- **Exercise goal**: When the line containing "layer | share of wire | up-vias" appears in the entries below, begin printing there and stop after the line containing "export IMPL_synth_area_mux_share_pct=0.9420"; print each of those lines exactly and no other line.

- **Input data**:
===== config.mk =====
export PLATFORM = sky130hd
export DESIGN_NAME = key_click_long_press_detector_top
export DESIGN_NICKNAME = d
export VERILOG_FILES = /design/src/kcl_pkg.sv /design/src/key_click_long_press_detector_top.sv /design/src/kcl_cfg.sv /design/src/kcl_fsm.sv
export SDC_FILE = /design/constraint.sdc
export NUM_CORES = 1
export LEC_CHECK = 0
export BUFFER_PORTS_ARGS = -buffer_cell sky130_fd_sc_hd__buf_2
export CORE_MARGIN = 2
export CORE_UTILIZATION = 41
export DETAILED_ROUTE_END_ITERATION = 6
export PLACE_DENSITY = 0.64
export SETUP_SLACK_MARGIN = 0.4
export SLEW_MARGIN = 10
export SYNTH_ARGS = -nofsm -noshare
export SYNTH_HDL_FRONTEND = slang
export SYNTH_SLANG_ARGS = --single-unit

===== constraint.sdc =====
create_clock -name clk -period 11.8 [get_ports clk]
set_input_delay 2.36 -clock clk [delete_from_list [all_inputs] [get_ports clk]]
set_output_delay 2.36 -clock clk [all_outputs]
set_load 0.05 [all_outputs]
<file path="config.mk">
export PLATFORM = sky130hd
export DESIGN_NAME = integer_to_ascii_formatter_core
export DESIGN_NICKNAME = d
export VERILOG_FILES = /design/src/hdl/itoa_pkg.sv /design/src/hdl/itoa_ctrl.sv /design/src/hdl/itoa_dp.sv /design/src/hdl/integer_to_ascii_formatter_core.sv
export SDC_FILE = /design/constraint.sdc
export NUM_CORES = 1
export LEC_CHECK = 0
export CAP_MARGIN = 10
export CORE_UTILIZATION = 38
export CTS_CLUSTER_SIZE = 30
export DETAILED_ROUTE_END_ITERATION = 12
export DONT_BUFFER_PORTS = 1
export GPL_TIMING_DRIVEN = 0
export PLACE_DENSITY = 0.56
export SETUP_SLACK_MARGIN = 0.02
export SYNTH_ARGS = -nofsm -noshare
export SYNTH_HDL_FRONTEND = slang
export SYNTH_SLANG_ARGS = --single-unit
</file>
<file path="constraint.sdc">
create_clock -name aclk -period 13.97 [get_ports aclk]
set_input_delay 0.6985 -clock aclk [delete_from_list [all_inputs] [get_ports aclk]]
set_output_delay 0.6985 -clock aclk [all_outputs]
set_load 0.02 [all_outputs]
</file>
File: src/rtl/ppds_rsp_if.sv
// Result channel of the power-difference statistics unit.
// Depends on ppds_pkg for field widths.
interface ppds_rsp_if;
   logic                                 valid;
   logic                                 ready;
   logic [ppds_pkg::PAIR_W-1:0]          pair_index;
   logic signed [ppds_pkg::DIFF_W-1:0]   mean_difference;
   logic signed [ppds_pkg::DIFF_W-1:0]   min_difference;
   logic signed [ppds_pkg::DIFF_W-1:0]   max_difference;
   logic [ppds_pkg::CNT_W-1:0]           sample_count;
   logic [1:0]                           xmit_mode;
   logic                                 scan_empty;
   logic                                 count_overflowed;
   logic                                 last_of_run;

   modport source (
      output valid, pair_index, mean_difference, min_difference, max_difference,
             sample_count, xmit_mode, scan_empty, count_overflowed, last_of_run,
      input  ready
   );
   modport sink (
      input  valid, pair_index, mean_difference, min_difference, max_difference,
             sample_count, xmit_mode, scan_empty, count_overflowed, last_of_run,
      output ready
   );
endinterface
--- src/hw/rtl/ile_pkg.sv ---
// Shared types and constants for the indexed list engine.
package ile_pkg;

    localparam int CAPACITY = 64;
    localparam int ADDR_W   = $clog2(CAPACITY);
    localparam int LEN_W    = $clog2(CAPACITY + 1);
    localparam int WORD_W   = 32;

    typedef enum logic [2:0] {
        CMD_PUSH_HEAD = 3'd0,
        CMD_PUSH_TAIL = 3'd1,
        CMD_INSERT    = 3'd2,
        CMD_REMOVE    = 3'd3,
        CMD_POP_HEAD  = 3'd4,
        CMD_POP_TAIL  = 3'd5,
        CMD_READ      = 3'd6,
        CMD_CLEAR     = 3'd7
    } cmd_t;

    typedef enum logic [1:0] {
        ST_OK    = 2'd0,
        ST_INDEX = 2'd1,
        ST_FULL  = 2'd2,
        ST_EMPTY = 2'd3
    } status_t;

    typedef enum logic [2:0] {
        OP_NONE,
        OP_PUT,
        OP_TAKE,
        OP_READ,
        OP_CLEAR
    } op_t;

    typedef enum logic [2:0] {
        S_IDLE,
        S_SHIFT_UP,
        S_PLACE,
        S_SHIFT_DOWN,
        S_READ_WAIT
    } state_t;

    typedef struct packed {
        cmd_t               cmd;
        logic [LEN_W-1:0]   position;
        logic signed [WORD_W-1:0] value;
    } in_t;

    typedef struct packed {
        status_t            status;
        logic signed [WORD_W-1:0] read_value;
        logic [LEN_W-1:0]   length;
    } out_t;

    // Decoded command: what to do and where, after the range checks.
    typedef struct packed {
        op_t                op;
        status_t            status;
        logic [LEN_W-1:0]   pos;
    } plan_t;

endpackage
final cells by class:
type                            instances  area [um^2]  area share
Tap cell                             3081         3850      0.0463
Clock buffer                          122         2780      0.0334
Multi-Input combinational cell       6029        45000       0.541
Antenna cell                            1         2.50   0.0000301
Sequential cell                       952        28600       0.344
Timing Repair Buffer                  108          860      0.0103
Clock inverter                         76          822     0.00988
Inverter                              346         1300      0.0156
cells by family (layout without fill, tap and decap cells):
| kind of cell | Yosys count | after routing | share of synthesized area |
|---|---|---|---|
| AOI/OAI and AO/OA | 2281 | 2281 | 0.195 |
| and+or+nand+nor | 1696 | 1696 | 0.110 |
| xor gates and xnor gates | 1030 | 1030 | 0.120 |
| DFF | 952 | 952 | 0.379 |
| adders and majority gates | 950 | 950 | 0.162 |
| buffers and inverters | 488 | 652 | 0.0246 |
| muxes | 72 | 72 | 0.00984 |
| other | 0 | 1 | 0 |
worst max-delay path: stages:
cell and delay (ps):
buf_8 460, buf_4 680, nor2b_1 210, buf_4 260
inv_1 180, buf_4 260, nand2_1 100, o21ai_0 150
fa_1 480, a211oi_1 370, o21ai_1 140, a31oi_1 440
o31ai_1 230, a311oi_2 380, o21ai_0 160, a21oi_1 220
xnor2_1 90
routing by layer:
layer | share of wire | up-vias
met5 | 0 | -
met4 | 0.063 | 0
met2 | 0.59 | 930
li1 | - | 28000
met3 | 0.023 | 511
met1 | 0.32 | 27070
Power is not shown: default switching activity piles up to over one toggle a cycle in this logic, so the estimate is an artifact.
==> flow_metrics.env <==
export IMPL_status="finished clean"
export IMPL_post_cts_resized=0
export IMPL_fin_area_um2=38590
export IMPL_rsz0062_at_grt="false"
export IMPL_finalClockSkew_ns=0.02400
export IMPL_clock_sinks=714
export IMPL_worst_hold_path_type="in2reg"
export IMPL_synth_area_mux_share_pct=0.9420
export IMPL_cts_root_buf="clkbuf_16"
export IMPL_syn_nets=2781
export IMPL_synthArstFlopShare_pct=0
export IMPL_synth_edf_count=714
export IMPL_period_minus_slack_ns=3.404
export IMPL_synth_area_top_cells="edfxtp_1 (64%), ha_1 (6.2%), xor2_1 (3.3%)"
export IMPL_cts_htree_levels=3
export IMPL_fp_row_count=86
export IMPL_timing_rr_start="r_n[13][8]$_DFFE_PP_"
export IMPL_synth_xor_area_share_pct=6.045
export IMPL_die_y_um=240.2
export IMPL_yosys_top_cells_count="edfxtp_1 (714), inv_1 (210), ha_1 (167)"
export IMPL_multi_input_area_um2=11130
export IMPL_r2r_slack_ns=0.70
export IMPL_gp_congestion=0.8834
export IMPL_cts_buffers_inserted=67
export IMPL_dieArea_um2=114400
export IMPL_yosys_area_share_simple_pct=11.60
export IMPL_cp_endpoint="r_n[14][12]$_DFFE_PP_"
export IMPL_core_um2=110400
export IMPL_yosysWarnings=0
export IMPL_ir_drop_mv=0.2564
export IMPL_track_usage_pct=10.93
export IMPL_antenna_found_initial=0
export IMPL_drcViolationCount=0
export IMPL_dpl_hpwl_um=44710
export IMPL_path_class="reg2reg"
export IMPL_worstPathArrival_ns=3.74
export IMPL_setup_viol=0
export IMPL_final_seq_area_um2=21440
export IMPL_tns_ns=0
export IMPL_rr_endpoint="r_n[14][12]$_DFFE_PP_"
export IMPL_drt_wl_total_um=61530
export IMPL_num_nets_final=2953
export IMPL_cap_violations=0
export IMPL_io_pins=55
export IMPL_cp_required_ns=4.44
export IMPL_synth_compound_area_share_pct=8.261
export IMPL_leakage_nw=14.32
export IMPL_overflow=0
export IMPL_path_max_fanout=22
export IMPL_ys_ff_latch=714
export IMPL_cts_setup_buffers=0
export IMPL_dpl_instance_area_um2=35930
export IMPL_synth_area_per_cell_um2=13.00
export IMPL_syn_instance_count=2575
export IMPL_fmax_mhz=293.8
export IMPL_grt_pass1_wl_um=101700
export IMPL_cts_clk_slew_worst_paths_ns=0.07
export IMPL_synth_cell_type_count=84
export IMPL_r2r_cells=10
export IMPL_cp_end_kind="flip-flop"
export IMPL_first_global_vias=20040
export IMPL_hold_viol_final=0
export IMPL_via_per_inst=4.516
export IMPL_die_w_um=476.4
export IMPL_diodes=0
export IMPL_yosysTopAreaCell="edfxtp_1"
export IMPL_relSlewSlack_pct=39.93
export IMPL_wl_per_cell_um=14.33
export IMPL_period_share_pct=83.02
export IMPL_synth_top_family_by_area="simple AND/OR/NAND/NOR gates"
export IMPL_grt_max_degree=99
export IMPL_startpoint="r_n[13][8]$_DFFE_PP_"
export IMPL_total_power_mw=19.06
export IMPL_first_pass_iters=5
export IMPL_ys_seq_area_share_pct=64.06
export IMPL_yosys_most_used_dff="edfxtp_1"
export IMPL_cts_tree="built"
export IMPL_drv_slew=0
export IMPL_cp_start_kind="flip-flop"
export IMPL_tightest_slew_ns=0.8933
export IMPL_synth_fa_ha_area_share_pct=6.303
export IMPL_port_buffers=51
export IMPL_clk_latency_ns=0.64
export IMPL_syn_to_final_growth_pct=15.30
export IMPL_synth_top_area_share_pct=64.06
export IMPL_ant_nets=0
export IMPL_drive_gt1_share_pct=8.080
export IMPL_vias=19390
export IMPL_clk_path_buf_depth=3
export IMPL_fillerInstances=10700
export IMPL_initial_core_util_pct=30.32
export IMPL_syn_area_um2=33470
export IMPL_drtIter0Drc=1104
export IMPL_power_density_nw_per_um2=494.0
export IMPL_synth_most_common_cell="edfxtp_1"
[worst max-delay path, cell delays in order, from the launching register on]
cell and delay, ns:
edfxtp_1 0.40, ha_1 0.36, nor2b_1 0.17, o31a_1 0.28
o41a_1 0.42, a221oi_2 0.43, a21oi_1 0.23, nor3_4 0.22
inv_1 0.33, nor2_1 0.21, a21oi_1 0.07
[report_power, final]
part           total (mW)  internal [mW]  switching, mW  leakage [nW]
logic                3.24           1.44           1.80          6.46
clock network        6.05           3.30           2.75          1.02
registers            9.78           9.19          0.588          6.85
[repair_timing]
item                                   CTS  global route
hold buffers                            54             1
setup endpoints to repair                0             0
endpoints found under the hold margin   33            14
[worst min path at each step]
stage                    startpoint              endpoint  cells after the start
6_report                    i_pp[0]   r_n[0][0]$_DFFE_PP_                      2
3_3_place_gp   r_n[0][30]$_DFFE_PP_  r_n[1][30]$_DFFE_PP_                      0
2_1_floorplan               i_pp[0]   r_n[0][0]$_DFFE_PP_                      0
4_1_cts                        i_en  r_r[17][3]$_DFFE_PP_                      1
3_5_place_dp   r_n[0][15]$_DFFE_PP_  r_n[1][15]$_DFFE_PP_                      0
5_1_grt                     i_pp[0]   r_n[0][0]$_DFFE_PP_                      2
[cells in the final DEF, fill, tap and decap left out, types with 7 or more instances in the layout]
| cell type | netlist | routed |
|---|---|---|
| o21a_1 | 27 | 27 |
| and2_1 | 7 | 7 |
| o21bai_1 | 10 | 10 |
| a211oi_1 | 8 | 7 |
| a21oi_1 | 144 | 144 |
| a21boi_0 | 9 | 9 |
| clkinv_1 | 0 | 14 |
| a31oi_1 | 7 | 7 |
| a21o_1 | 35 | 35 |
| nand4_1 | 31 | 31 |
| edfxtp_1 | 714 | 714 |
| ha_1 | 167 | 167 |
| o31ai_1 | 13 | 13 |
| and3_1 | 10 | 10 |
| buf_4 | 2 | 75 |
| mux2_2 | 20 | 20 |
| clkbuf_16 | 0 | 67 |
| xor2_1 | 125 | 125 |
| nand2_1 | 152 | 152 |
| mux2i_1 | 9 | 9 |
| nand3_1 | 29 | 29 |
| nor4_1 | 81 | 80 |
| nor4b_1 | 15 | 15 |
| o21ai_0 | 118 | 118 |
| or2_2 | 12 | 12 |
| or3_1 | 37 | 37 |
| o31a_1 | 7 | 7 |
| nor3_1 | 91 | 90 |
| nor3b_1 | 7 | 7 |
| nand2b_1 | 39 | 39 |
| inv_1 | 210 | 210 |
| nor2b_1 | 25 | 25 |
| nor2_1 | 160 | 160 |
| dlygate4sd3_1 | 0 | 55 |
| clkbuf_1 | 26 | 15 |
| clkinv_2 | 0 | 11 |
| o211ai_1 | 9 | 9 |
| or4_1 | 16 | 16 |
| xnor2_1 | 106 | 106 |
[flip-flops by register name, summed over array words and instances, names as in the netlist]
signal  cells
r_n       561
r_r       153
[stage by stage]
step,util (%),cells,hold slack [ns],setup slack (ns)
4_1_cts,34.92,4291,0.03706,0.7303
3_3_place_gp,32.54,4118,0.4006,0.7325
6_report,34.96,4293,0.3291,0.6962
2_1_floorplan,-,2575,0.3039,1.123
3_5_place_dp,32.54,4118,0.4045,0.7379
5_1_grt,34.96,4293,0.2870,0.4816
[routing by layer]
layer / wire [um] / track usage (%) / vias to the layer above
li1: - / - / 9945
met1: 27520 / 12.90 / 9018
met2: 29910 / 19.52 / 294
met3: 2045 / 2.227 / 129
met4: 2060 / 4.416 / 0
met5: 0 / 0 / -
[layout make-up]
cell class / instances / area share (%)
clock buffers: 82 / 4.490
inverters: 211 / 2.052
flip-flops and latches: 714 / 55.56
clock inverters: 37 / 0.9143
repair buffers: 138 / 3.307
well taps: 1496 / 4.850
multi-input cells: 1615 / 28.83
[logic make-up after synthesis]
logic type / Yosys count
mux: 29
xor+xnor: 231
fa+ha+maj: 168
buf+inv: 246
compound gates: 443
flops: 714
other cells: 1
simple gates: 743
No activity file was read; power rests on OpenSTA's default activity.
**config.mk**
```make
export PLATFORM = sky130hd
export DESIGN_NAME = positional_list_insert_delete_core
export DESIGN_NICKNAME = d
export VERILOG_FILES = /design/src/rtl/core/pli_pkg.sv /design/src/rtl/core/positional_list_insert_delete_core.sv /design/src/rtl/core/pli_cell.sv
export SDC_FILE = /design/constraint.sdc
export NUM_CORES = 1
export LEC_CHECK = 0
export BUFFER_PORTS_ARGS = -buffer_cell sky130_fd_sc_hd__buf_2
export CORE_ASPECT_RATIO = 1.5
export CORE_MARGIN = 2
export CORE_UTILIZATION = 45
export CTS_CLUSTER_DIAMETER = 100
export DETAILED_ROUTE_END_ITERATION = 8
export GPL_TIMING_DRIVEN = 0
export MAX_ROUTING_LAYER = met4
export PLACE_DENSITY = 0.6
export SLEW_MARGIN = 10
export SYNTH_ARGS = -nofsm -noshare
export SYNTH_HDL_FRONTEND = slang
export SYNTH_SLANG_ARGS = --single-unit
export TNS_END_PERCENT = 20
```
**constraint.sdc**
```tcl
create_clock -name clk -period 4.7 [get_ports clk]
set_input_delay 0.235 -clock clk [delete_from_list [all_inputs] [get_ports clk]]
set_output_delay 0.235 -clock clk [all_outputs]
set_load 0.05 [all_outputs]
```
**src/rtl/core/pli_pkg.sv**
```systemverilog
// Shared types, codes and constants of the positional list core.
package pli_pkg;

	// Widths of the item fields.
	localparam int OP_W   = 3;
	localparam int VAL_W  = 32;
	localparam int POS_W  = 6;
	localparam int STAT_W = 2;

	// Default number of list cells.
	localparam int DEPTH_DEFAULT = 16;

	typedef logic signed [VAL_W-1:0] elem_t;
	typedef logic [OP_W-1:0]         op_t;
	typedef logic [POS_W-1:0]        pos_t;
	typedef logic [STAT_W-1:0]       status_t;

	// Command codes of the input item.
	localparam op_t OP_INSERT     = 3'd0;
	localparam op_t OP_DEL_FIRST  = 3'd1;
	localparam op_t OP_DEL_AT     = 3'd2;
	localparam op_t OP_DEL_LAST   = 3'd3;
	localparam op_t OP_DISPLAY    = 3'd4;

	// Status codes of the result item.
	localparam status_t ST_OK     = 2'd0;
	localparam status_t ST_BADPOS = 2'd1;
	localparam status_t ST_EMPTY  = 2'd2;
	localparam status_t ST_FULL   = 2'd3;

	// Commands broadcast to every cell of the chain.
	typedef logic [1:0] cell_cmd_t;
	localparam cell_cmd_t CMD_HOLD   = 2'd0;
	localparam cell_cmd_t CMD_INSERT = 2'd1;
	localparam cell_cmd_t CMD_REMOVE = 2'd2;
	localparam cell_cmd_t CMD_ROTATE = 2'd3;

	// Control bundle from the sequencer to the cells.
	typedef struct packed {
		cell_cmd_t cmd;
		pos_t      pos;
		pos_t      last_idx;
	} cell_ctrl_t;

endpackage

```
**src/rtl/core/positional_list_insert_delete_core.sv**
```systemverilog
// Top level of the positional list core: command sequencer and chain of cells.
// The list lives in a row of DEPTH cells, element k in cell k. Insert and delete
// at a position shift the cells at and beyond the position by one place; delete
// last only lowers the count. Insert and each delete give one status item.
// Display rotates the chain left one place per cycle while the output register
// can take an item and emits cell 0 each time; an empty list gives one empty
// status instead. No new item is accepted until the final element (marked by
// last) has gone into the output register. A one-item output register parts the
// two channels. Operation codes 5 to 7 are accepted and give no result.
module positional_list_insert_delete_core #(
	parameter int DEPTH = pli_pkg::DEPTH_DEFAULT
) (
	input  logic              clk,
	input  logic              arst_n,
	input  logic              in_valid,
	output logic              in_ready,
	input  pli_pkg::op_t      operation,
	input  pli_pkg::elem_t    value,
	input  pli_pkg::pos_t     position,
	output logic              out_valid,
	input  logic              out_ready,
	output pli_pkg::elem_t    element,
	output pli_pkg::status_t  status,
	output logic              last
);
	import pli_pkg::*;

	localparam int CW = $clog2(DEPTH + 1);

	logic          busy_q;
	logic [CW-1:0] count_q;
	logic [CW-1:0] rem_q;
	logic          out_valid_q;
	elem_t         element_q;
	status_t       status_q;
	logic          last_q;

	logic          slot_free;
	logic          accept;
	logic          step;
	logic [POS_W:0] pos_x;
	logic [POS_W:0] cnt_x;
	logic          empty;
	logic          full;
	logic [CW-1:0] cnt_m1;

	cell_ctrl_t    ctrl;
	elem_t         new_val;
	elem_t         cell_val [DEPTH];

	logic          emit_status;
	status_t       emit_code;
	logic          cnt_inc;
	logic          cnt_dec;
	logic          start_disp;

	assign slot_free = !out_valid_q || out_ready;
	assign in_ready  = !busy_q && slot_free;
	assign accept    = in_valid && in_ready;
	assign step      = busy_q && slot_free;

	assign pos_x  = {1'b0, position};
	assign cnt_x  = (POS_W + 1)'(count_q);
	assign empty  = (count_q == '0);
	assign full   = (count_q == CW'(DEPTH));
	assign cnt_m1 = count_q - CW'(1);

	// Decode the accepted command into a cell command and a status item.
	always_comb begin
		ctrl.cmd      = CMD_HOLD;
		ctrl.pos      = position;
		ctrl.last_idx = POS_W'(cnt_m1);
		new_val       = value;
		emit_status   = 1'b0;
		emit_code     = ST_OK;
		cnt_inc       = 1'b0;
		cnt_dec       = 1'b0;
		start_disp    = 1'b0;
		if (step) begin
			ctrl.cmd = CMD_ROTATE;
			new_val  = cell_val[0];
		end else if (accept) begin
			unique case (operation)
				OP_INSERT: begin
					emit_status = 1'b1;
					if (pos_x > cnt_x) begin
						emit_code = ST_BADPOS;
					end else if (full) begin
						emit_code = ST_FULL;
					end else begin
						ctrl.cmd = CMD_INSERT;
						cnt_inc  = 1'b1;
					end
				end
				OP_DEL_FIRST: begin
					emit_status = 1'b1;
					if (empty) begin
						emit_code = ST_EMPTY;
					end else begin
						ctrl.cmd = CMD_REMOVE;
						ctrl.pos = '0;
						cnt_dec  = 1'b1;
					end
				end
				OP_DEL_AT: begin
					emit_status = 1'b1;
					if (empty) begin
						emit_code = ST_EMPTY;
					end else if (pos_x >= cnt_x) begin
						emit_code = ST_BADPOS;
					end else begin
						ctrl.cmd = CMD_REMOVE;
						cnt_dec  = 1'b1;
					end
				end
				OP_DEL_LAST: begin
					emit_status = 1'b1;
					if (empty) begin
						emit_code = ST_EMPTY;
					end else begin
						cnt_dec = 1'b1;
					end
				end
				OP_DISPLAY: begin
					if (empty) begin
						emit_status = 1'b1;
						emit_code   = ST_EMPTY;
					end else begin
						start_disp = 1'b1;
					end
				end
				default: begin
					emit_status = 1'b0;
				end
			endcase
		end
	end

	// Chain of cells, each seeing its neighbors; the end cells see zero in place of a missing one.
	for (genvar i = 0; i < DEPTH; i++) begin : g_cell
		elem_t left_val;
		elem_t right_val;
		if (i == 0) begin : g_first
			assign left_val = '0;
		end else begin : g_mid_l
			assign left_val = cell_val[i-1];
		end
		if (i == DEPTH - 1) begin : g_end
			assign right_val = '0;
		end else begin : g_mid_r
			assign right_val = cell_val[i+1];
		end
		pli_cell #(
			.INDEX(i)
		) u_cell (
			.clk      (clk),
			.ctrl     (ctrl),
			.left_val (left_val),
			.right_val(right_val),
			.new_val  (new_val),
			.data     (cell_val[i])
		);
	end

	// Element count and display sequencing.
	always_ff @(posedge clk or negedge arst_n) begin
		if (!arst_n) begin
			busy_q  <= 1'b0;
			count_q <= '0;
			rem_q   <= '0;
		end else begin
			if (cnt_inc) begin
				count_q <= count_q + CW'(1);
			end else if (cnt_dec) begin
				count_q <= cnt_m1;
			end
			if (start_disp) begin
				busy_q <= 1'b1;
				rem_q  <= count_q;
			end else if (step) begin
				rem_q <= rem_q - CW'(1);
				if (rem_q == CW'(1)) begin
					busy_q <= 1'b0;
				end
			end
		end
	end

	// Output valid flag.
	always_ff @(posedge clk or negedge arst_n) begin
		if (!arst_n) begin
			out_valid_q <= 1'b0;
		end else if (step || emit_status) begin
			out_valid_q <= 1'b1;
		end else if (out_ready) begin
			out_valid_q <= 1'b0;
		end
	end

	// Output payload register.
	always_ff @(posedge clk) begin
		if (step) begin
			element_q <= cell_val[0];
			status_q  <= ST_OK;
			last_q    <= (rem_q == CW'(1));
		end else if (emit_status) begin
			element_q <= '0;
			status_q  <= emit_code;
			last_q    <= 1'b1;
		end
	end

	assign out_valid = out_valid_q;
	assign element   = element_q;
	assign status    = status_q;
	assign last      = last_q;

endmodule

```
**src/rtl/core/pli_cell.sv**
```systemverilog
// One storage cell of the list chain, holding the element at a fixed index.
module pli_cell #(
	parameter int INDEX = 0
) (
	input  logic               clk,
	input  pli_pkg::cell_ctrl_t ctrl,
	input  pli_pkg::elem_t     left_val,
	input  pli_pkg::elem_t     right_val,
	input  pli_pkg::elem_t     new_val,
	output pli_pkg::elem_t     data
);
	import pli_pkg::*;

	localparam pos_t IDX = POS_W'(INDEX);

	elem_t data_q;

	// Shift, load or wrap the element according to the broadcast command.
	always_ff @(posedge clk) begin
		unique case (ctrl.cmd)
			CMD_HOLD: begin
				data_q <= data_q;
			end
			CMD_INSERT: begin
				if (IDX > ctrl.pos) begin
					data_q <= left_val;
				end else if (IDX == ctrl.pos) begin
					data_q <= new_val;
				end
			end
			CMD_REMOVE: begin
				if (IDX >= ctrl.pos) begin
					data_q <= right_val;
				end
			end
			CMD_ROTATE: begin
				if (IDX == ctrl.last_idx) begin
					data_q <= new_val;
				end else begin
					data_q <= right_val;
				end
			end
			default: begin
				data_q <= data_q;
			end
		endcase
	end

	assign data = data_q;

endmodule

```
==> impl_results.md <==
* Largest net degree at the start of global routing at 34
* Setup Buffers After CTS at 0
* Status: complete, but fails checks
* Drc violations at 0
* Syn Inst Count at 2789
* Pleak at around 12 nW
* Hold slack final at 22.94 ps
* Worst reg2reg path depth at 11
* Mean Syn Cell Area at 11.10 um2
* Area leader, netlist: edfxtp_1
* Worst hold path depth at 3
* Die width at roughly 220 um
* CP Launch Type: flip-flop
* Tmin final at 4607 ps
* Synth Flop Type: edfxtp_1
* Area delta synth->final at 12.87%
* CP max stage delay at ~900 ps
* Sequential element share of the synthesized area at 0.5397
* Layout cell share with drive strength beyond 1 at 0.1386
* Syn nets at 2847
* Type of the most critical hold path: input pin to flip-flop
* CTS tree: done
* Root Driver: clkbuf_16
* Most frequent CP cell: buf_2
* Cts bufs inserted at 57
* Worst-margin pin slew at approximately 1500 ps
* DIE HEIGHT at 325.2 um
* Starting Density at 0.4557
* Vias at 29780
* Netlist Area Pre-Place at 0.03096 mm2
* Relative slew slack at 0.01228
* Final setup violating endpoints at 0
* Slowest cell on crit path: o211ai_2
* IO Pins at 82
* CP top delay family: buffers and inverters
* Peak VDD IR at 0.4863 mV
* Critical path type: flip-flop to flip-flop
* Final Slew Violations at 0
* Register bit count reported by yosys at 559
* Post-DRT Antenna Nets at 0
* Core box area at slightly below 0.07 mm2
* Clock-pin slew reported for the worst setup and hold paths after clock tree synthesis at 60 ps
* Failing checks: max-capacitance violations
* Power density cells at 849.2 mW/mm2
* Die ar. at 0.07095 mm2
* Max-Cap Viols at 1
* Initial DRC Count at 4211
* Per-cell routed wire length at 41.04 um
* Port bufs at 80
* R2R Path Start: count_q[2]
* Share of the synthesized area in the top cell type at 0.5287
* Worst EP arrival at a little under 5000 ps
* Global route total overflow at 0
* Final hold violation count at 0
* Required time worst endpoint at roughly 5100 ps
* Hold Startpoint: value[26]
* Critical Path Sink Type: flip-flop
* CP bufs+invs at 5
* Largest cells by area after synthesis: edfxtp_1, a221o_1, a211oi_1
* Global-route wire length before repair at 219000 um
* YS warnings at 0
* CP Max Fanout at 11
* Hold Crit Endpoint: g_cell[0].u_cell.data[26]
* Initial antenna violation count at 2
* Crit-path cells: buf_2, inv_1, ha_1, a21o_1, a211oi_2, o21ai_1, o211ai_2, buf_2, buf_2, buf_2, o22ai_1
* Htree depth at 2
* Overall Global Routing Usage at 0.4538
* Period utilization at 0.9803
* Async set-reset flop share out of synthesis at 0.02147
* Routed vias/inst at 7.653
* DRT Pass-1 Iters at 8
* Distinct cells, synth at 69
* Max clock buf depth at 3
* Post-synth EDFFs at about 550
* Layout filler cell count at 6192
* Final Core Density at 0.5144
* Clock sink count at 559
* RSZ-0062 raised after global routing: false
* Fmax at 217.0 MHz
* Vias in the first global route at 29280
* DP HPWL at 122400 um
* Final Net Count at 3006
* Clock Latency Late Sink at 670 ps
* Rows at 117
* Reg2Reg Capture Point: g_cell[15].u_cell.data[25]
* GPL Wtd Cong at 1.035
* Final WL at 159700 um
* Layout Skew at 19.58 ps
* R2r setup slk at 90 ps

- **Response to this exercise**:
layer | share of wire | up-vias
met5 | 0 | -
met4 | 0.063 | 0
met2 | 0.59 | 930
li1 | - | 28000
met3 | 0.023 | 511
met1 | 0.32 | 27070
Power is not shown: default switching activity piles up to over one toggle a cycle in this logic, so the estimate is an artifact.
==> flow_metrics.env <==
export IMPL_status="finished clean"
export IMPL_post_cts_resized=0
export IMPL_fin_area_um2=38590
export IMPL_rsz0062_at_grt="false"
export IMPL_finalClockSkew_ns=0.02400
export IMPL_clock_sinks=714
export IMPL_worst_hold_path_type="in2reg"
export IMPL_synth_area_mux_share_pct=0.9420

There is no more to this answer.